→ **TASK OBJECTIVE**:
The lines to copy are those in the records below that hold the word "flag".

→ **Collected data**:

+ + + +

`src/rtl/trsd_pkg.sv`:
```
// shared types and constants for the run-length scanline decoder
// no dependencies
`timescale 1ns / 1ps

package trsd_pkg;

   localparam int unsigned BYTE_W  = 8;
   localparam int unsigned PIXEL_W = 32;
   localparam int unsigned RUN_W   = 8;
   localparam int unsigned DIM_W   = 16;
   localparam int unsigned CSR_W   = 16;
   localparam int unsigned IDX_W   = 2;
   localparam int unsigned RSP_DATA_W = 40;

   // register indexes
   localparam logic [IDX_W-1:0] REG_PIXEL_BYTES = 2'd0;
   localparam logic [IDX_W-1:0] REG_LINE_WIDTH  = 2'd1;
   localparam logic [IDX_W-1:0] REG_LINE_COUNT  = 2'd2;
   localparam logic [IDX_W-1:0] REG_RLE_ENABLED = 2'd3;

   // packet phase codes
   localparam logic [1:0] PH_HEADER = 2'd0;
   localparam logic [1:0] PH_RUN    = 2'd1;
   localparam logic [1:0] PH_LIT    = 2'd2;

   localparam logic [BYTE_W-1:0] HDR_RUN_BIAS = 8'd127;

   typedef struct packed {
      logic [2:0]       pixel_bytes;
      logic [DIM_W-1:0] line_width;
      logic [DIM_W-1:0] line_count;
      logic             rle_enabled;
   } cfg_type;

   typedef struct packed {
      logic [PIXEL_W-1:0] pixel_value;
      logic [RUN_W-1:0]   run_length;
      logic               line_end;
      logic               image_end;
   } rsp_type;

endpackage

```
`src/rtl/tga_rle_scanline_decoder_unit.sv`:
```
// top level of the run-length scanline decoder
// depends on trsd_pkg, trsd_csr and trsd_decode
`timescale 1ns / 1ps

// Payload bytes enter on the req_ stream, one byte per transaction. In
// run-length mode a header byte sets up a repeat or literal packet; pixel
// bytes are gathered (3 or 4 per pixel) and each finished pixel leaves on
// the rsp_ stream as one transaction carrying the pixel, its run length
// clipped to the scanline, a line end flag on rsp_tlast and an image end
// flag on rsp_tuser. Header bytes and non-final pixel bytes give no result.
// Registers are written through csr_we/csr_index/csr_wdata; the user must
// write them only while idle, as the block does not enforce it. The input
// register feeds the result register on rsp_ through a single decode step,
// which also updates the packet and position state. Throughput: one byte
// per cycle, set by that decode step, while no result stalls on rsp_tready.
// Reset clears the decode state, empties both registers and restores the
// register defaults (3-byte pixels, 1x1 image, run-length mode).
// When rsp_tready is low, the pending result holds and the decode step
// stops, whether or not the next byte gives a result; req_tready falls
// once the input register holds a byte, so one byte waits behind it.
module tga_rle_scanline_decoder_unit (
   input  logic                                  clock,
   input  logic                                  reset,
   input  logic                                  req_tvalid,
   output logic                                  req_tready,
   input  logic [trsd_pkg::BYTE_W-1:0]           req_tdata,   // stream_byte
   output logic                                  rsp_tvalid,
   input  logic                                  rsp_tready,
   output logic [trsd_pkg::RSP_DATA_W-1:0]       rsp_tdata,   // pixel_value, run_length
   output logic                                  rsp_tlast,   // line_end
   output logic                                  rsp_tuser,   // image_end
   input  logic                                  csr_we,
   input  logic [trsd_pkg::IDX_W-1:0]            csr_index,
   input  logic [trsd_pkg::CSR_W-1:0]            csr_wdata
);
   import trsd_pkg::*;

   cfg_type cfg;
   rsp_type rsp;

   trsd_csr u_csr (
      .clock     (clock),
      .reset     (reset),
      .csr_we    (csr_we),
      .csr_index (csr_index),
      .csr_wdata (csr_wdata),
      .cfg       (cfg)
   );

   trsd_decode u_decode (
      .clock     (clock),
      .reset     (reset),
      .cfg       (cfg),
      .in_valid  (req_tvalid),
      .in_ready  (req_tready),
      .in_byte   (req_tdata),
      .out_valid (rsp_tvalid),
      .out_ready (rsp_tready),
      .out_rsp   (rsp)
   );

   assign rsp_tdata = {rsp.run_length, rsp.pixel_value};
   assign rsp_tlast = rsp.line_end;
   assign rsp_tuser = rsp.image_end;

endmodule

```
`src/rtl/trsd_csr.sv`:
```
// configuration register file for the scanline decoder
// depends on trsd_pkg
`timescale 1ns / 1ps

module trsd_csr (
   input  logic                         clock,
   input  logic                         reset,
   input  logic                         csr_we,
   input  logic [trsd_pkg::IDX_W-1:0]   csr_index,
   input  logic [trsd_pkg::CSR_W-1:0]   csr_wdata,
   output trsd_pkg::cfg_type            cfg
);
   import trsd_pkg::*;

   cfg_type cfg_ff;

   always_ff @(posedge clock) begin
      if (reset) begin
         cfg_ff.pixel_bytes <= 3'd3;
         cfg_ff.line_width  <= 16'd1;
         cfg_ff.line_count  <= 16'd1;
         cfg_ff.rle_enabled <= 1'b1;
      end else if (csr_we) begin
         unique case (csr_index)
            REG_PIXEL_BYTES: cfg_ff.pixel_bytes <= csr_wdata[2:0];
            REG_LINE_WIDTH:  cfg_ff.line_width  <= csr_wdata;
            REG_LINE_COUNT:  cfg_ff.line_count  <= csr_wdata;
            REG_RLE_ENABLED: cfg_ff.rle_enabled <= csr_wdata[0];
            default: ;
         endcase
      end
   end

   assign cfg = cfg_ff;

endmodule

```
`src/rtl/trsd_decode.sv`:
```
// input register, packet/pixel decode with position tracking, result register
// depends on trsd_pkg
`timescale 1ns / 1ps

module trsd_decode (
   input  logic                         clock,
   input  logic                         reset,
   input  trsd_pkg::cfg_type            cfg,
   input  logic                         in_valid,
   output logic                         in_ready,
   input  logic [trsd_pkg::BYTE_W-1:0]  in_byte,
   output logic                         out_valid,
   input  logic                         out_ready,
   output trsd_pkg::rsp_type            out_rsp
);
   import trsd_pkg::*;

   logic              in_valid_ff;
   logic [BYTE_W-1:0] in_byte_ff;
   logic              out_valid_ff, out_valid_in;
   rsp_type           out_rsp_ff, out_rsp_in;

   logic [1:0]         phase_ff, phase_in;
   logic [RUN_W-1:0]   packet_left_ff, packet_left_in;
   logic [1:0]         slot_ff, slot_in;
   logic [PIXEL_W-1:0] acc_ff, acc_in;
   logic [DIM_W-1:0]   column_ff, column_in;
   logic [DIM_W-1:0]   row_ff, row_in;

   logic               advance;
   logic               rle, is_hdr, last_byte, emit;
   logic [PIXEL_W-1:0] acc_new, pix;
   logic [RUN_W-1:0]   want;
   logic [DIM_W-1:0]   w, h, left;
   logic [DIM_W:0]     row_inc;
   logic               le, ie;
   logic [RUN_W-1:0]   len;
   logic [RUN_W-1:0]   lit_left;

   assign advance  = in_valid_ff && (!out_valid_ff || out_ready);
   assign in_ready = !in_valid_ff || advance;

   always_ff @(posedge clock) begin
      if (reset) begin
         in_valid_ff <= 1'b0;
      end else if (in_ready) begin
         in_valid_ff <= in_valid;
      end
      if (in_ready && in_valid) begin
         in_byte_ff <= in_byte;
      end
   end

   // pixel assembly
   always_comb begin
      rle     = cfg.rle_enabled;
      is_hdr  = rle && (phase_ff != PH_RUN) && (phase_ff != PH_LIT);
      acc_new = acc_ff;
      unique case (slot_ff)
         2'd0: acc_new[7:0]   = acc_ff[7:0]   | in_byte_ff;
         2'd1: acc_new[15:8]  = acc_ff[15:8]  | in_byte_ff;
         2'd2: acc_new[23:16] = acc_ff[23:16] | in_byte_ff;
         2'd3: acc_new[31:24] = acc_ff[31:24] | in_byte_ff;
         default: ;
      endcase
      if (cfg.pixel_bytes == 3'd4) begin
         last_byte = (slot_ff == 2'd3);
         pix       = acc_new;
      end else begin
         last_byte = (slot_ff >= 2'd2);
         pix       = {8'd0, acc_new[23:0]};
      end
      emit = !is_hdr && last_byte;
      if (rle && (phase_ff == PH_RUN)) begin
         want = (packet_left_ff != '0) ? packet_left_ff : RUN_W'(1);
      end else begin
         want = RUN_W'(1);
      end
   end

   // run clipping against the scanline
   always_comb begin
      w       = (cfg.line_width != '0) ? cfg.line_width : DIM_W'(1);
      h       = (cfg.line_count != '0) ? cfg.line_count : DIM_W'(1);
      left    = (column_ff < w) ? (w - column_ff) : DIM_W'(1);
      le      = ({8'd0, want} >= left);
      len     = le ? left[RUN_W-1:0] : want;
      row_inc = {1'b0, row_ff} + (DIM_W+1)'(1);
      ie      = le && (row_inc >= {1'b0, h});
      lit_left = (packet_left_ff != '0) ? (packet_left_ff - RUN_W'(1)) : '0;
   end

   // next state
   always_comb begin
      phase_in       = phase_ff;
      packet_left_in = packet_left_ff;
      slot_in        = slot_ff;
      acc_in         = acc_ff;
      column_in      = column_ff;
      row_in         = row_ff;
      if (is_hdr) begin
         if (in_byte_ff[7]) begin
            phase_in       = PH_RUN;
            packet_left_in = in_byte_ff - HDR_RUN_BIAS;
         end else begin
            phase_in       = PH_LIT;
            packet_left_in = in_byte_ff + RUN_W'(1);
         end
         slot_in = '0;
         acc_in  = '0;
      end else if (!last_byte) begin
         acc_in  = acc_new;
         slot_in = slot_ff + 2'd1;
      end else begin
         slot_in = '0;
         acc_in  = '0;
         if (rle) begin
            if (phase_ff == PH_RUN) begin
               phase_in       = PH_HEADER;
               packet_left_in = '0;
            end else begin
               packet_left_in = lit_left;
               if (lit_left == '0) begin
                  phase_in = PH_HEADER;
               end
            end
         end
         if (le) begin
            column_in      = '0;
            row_in         = ie ? '0 : row_inc[DIM_W-1:0];
            phase_in       = PH_HEADER;
            packet_left_in = '0;
         end else begin
            column_in = column_ff + {8'd0, len};
         end
      end
   end

   always_comb begin
      out_rsp_in.pixel_value = pix;
      out_rsp_in.run_length  = len;
      out_rsp_in.line_end    = le;
      out_rsp_in.image_end   = ie;
      if (advance && emit) begin
         out_valid_in = 1'b1;
      end else if (out_ready) begin
         out_valid_in = 1'b0;
      end else begin
         out_valid_in = out_valid_ff;
      end
   end

   always_ff @(posedge clock) begin
      if (reset) begin
         phase_ff       <= PH_HEADER;
         packet_left_ff <= '0;
         slot_ff        <= '0;
         acc_ff         <= '0;
         column_ff      <= '0;
         row_ff         <= '0;
         out_valid_ff   <= 1'b0;
      end else begin
         if (advance) begin
            phase_ff       <= phase_in;
            packet_left_ff <= packet_left_in;
            slot_ff        <= slot_in;
            acc_ff         <= acc_in;
            column_ff      <= column_in;
            row_ff         <= row_in;
         end
         out_valid_ff <= out_valid_in;
      end
      if (advance && emit) begin
         out_rsp_ff <= out_rsp_in;
      end
   end

   assign out_valid = out_valid_ff;
   assign out_rsp   = out_rsp_ff;

endmodule
```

+ + + +

→ **WRITTEN ANSWER**:
// clipped to the scanline, a line end flag on rsp_tlast and an image end
// flag on rsp_tuser. Header bytes and non-final pixel bytes give no result.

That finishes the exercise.